JOURNAL ARTICLE

Rectal and bladder motion during conformal radiotherapy after radical prostatectomy

Claudio Fiorino, Franca Foppiano, Paola Franzone, Sara Broggi, Pietro Castellone, Michela Marcenaro, Riccardo Calandrino, Giuseppe Sanguineti
Radiotherapy and Oncology 2005, 74 (2): 187-95
15734207

BACKGROUND AND PURPOSE: To investigate the extent and the impact of rectum and bladder motion during adjuvant conformal radiotherapy (3DCRT) after radical prostatectomy (RP).

MATERIALS AND METHODS: Nine patients previously operated with RP and treated with early adjuvant 3DCRT were considered for this investigation. Weekly CT scans were collected during treatment (CT1-CTn, n=4-6) and were 3D matched using bony anatomy with the planning CT (CT0). A single observer drew the contours of rectum and bladder on all CTs. The CTV (prostate+/-seminal vesicles surgical bed) was contoured on CT0 by a single observer and a 4-field 3DCRT technique was planned: dose statistics/dose-volume histograms (DVH) of the rectum and bladder were calculated for each contour referred to CT0, CT1...CTn. Average DVHs during the treatment were then calculated and compared with the planned DVH. Cranial, caudal, anterior and posterior shifts of rectum and bladder were also assessed by lateral BEV projections. NTCP values for the rectum were also calculated using the Lyman-Kutcher model.

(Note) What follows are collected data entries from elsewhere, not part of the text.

==> src/rtl/cardRegsCtrl.sv <==
module cardRegsCtrl
  import cardRegsPkg::*;
#(
  parameter int ADDR_W    = 24,
  parameter int WIN_W     = 16,
  parameter int OFS_W     = 3,
  parameter int CARD_SLOT = 8'h3C
) (
  input  logic              clk,
  input  logic              rstN,
  input  logic [ADDR_W-1:0] addr,
  input  logic              rdEn,
  input  logic              wrEn,
  output regStrobe_t        stb
);
  localparam int SLOT_W = ADDR_W - WIN_W;
  localparam logic [SLOT_W-1:0] SLOT_VAL = SLOT_W'(CARD_SLOT);

  logic             inWin;
  logic [OFS_W-1:0] ofs;
  logic             unusedAddrBits;

  assign inWin = (addr[ADDR_W-1:WIN_W] == SLOT_VAL);
  assign ofs   = addr[OFS_W-1:0];
  assign unusedAddrBits = ^addr[WIN_W-1:OFS_W];

  always_comb begin
    stb         = '0;
    stb.cardRst = inWin && wrEn && (ofs == OFS_W'(OFS_ID));
    stb.ctlWr   = inWin && wrEn && (ofs == OFS_W'(OFS_STAT));
    stb.rdId    = inWin && rdEn && (ofs == OFS_W'(OFS_ID));
    stb.rdStat  = inWin && rdEn && (ofs == OFS_W'(OFS_STAT));
    stb.rdExt   = inWin && rdEn && (ofs == OFS_W'(OFS_EXT));
  end

  // nothing outside the card window may strobe a register
  assert_no_strobe_outside_R1: assert property (@(posedge clk) disable iff (!rstN)
    (addr[ADDR_W-1:WIN_W] != SLOT_VAL) |-> (stb == '0));

  // at most one register is selected for a read
  assert_single_read_R10: assert property (@(posedge clk) disable iff (!rstN)
    $onehot0({stb.rdId, stb.rdStat, stb.rdExt}));
endmodule

==> src/rtl/cardRegsDp.sv <==
module cardRegsDp
  import cardRegsPkg::*;
#(
  parameter int          DATA_W      = 8,
  parameter int          LVL_W       = 2,
  parameter logic [4:0]  PRI_ID      = 5'd0,
  parameter logic [1:0]  SEC_ID      = 2'd0,
  parameter logic [7:0]  EXT_ID      = 8'h00,
  parameter bit          REMOTE_FLAG = 1'b0,
  parameter bit          LEVEL_PROG  = 1'b0
) (
  input  logic                    clk,
  input  logic                    rstN,
  input  regStrobe_t              stb,
  input  logic [DATA_W-1:0]       wrData,
  input  logic                    reqPending,
  input  logic                    reqClear,
  input  logic [LVL_W-1:0]        levelSw,
  output logic [DATA_W-1:0]       rdData,
  output logic                    cardReset,
  output logic [(1<<LVL_W)-1:0]   irqLine
);
  localparam int NUM_LINES = 1 << LVL_W;
  localparam int IE_BIT    = 7;
  localparam int IR_BIT    = 6;
  localparam int LVL_LO    = 4;

  logic             ie, ir;
  logic [1:0]       dmaEn;
  logic [LVL_W-1:0] progLvl, lvl;
  logic [DATA_W-1:0] idByte, statByte, extByte;
  logic             unusedIn;

  assign unusedIn = ^{wrData[6], wrData[3:2], levelSw, wrData[LVL_LO +: LVL_W]};

  generate
    if (LEVEL_PROG) begin : gLvlProg
      assign lvl = progLvl;
    end else begin : gLvlSw
      assign lvl = levelSw;
    end
  endgenerate

  always_ff @(posedge clk or negedge rstN) begin
    if (!rstN) begin
      ie        <= 1'b0;
      ir        <= 1'b0;
      dmaEn     <= '0;
      progLvl   <= '0;
      cardReset <= 1'b0;
    end else begin
      cardReset <= stb.cardRst;
      if (stb.cardRst) begin
        ie      <= 1'b0;
        ir      <= 1'b0;
        dmaEn   <= '0;
        progLvl <= '0;
      end else begin
        if (stb.ctlWr) begin
          ie      <= wrData[IE_BIT];
          dmaEn   <= wrData[1:0];
          progLvl <= wrData[LVL_LO +: LVL_W];
        end
        if (reqPending)    ir <= 1'b1;
        else if (reqClear) ir <= 1'b0;
      end
    end
  end

  generate
    for (genvar i = 0; i < NUM_LINES; i++) begin : gIrq
      always_ff @(posedge clk or negedge rstN) begin
        if (!rstN) irqLine[i] <= 1'b0;
        else       irqLine[i] <= ie && ir && (lvl == LVL_W'(i));
      end
      // a raised line matches the level of the previous cycle
      assert_irq_level_R9: assert property (@(posedge clk) disable iff (!rstN)
        irqLine[i] |-> ($past(lvl) == LVL_W'(i)));
    end
  endgenerate

  assign idByte   = {REMOTE_FLAG, SEC_ID, PRI_ID};
  assign extByte  = (PRI_ID == 5'd0) ? EXT_ID : 8'h00;
  assign statByte = {ie, ir, lvl, 2'b00, dmaEn};

  always_comb begin
    if (stb.rdId)        rdData = idByte;
    else if (stb.rdStat) rdData = statByte;
    else if (stb.rdExt)  rdData = extByte;
    else                 rdData = '0;
  end

  // never more than one line
  assert_irq_onehot_R9: assert property (@(posedge clk) disable iff (!rstN)
    $onehot0(irqLine));
  // a line needs request and enable one cycle earlier
  assert_irq_needs_cause_R9: assert property (@(posedge clk) disable iff (!rstN)
    (|irqLine) |-> $past(ie && ir));
  // soft reset pulses and clears writable state
  assert_card_reset_R4: assert property (@(posedge clk) disable iff (!rstN)
    stb.cardRst |=> (cardReset && !ie && !ir && dmaEn == 2'b00));
  // request stays set unless cleared without a pending input
  assert_ir_sticky_R7: assert property (@(posedge clk) disable iff (!rstN)
    (ir && !reqClear && !stb.cardRst) |=> ir);
endmodule
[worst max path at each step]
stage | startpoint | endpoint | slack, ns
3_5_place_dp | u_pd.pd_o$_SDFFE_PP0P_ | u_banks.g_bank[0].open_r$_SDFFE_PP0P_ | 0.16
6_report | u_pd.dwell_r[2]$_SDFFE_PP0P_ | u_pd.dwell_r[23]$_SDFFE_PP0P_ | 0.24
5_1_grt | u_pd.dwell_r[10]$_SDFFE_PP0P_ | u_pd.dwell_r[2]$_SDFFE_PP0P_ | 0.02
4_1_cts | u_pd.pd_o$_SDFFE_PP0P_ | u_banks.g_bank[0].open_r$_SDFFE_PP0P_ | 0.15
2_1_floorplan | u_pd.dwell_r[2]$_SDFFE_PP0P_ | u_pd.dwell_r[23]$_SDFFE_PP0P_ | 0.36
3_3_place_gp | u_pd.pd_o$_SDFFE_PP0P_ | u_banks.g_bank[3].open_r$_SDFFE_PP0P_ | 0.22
[src/rtl/bcs_datapath.sv]
module bcs_datapath
    import bcs_pkg::*;
#(
    parameter int ADDR_W = 16,
    parameter int DATA_W = 8,
    parameter logic [ADDR_W-1:0] RESET_PC = '0
) (
    input  logic              clk,
    input  logic              rst,
    input  logic              accept,
    input  bus_kind_e         req_kind,
    input  logic [ADDR_W-1:0] req_addr,
    input  logic [DATA_W-1:0] req_wdata,
    input  seq_ctl_t          ctl,
    input  logic [DATA_W-1:0] mem_rdata,
    output logic [ADDR_W-1:0] addr_q,
    output logic [DATA_W-1:0] wdata_q,
    output logic [DATA_W-1:0] data_q,
    output logic [DATA_W-1:0] ir_q,
    output logic [ADDR_W-1:0] pc_q
);
    localparam logic [ADDR_W-1:0] PC_ONE = ADDR_W'(1);

    always_ff @(posedge clk) begin
        if (rst) begin
            addr_q  <= '0;
            wdata_q <= '0;
            data_q  <= '0;
            ir_q    <= '0;
            pc_q    <= RESET_PC;
        end else begin
            if (accept) begin
                addr_q  <= (req_kind == KIND_FETCH) ? pc_q : req_addr;
                wdata_q <= req_wdata;
            end
            if (ctl.capture) data_q <= mem_rdata;
            if (ctl.load_ir) ir_q   <= mem_rdata;
            if (ctl.pc_step) pc_q   <= pc_q + PC_ONE;
        end
    end
endmodule

[src/rtl/bus_cycle_seq.sv]
module bus_cycle_seq
    import bcs_pkg::*;
#(
    parameter int ADDR_W = 16,
    parameter int DATA_W = 8,
    parameter logic [ADDR_W-1:0] RESET_PC = '0
) (
    input  logic              clk,
    input  logic              rst,
    input  logic              req_valid,
    input  logic [1:0]        req_kind,
    input  logic [ADDR_W-1:0] req_addr,
    input  logic [DATA_W-1:0] req_wdata,
    output logic [ADDR_W-1:0] mem_addr,
    input  logic [DATA_W-1:0] mem_rdata,
    output logic [DATA_W-1:0] mem_wdata,
    output logic              mem_rd,
    output logic              mem_wr,
    input  logic              mem_ready,
    output logic              done,
    output logic [DATA_W-1:0] rd_byte,
    output logic [DATA_W-1:0] ir_out,
    output logic [ADDR_W-1:0] pc_out
);
    bus_kind_e kind_in;
    logic      accept;
    seq_ctl_t  ctl;

    assign kind_in = bus_kind_e'(req_kind);

    bcs_sequencer u_seq (
        .clk       (clk),
        .rst       (rst),
        .req_valid (req_valid),
        .req_kind  (kind_in),
        .mem_ready (mem_ready),
        .accept    (accept),
        .ctl       (ctl)
    );

    bcs_datapath #(
        .ADDR_W   (ADDR_W),
        .DATA_W   (DATA_W),
        .RESET_PC (RESET_PC)
    ) u_dp (
        .clk       (clk),
        .rst       (rst),
        .accept    (accept),
        .req_kind  (kind_in),
        .req_addr  (req_addr),
        .req_wdata (req_wdata),
        .ctl       (ctl),
        .mem_rdata (mem_rdata),
        .addr_q    (mem_addr),
        .wdata_q   (mem_wdata),
        .data_q    (rd_byte),
        .ir_q      (ir_out),
        .pc_q      (pc_out)
    );

    assign mem_rd = ctl.rd;
    assign mem_wr = ctl.wr;
    assign done   = ctl.done;
endmodule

RESULTS: Random variations of volume and DVHs due to variable filling content were found for the bladder; a trend of the bladder to be more empty during therapy with respect to CT0 was also found (median values: 45 cm3 vs. 79 cm3, P=0.02). Regarding the rectum, 6/9 patients showed an average DVH 'worse' than the planned one (up to 10-20%). BEV and volume analyses showed that the rectal volume decreased in 3/9 patients after the first week. In 6/9 patients a systematic anterior shift of the cranial half of the rectum was detected and found to be correlated with a corresponding shift of the posterior border of CTV contoured by five different observers. The average rectal NTCP during therapy was systematically higher than the NTCP referred to CT0 (average increase 1.2%; range 0.0-3.7%, for a 70 Gy ICRU dose, P=0.01).

CONCLUSIONS: The impact of systematic uncertainty due to rectal wall motion seems to be relatively high for patients treated with adjuvant 3DCRT after RP. The detected trend of the rectum in migrating anteriorly during therapy is consistent with post-surgery settlement effects and/or some modification of rectum mobility due to irradiation. Rectal motion (and consequent shifts of CTV) was large at the half cranial portion of the rectum while it was very small below the flexure.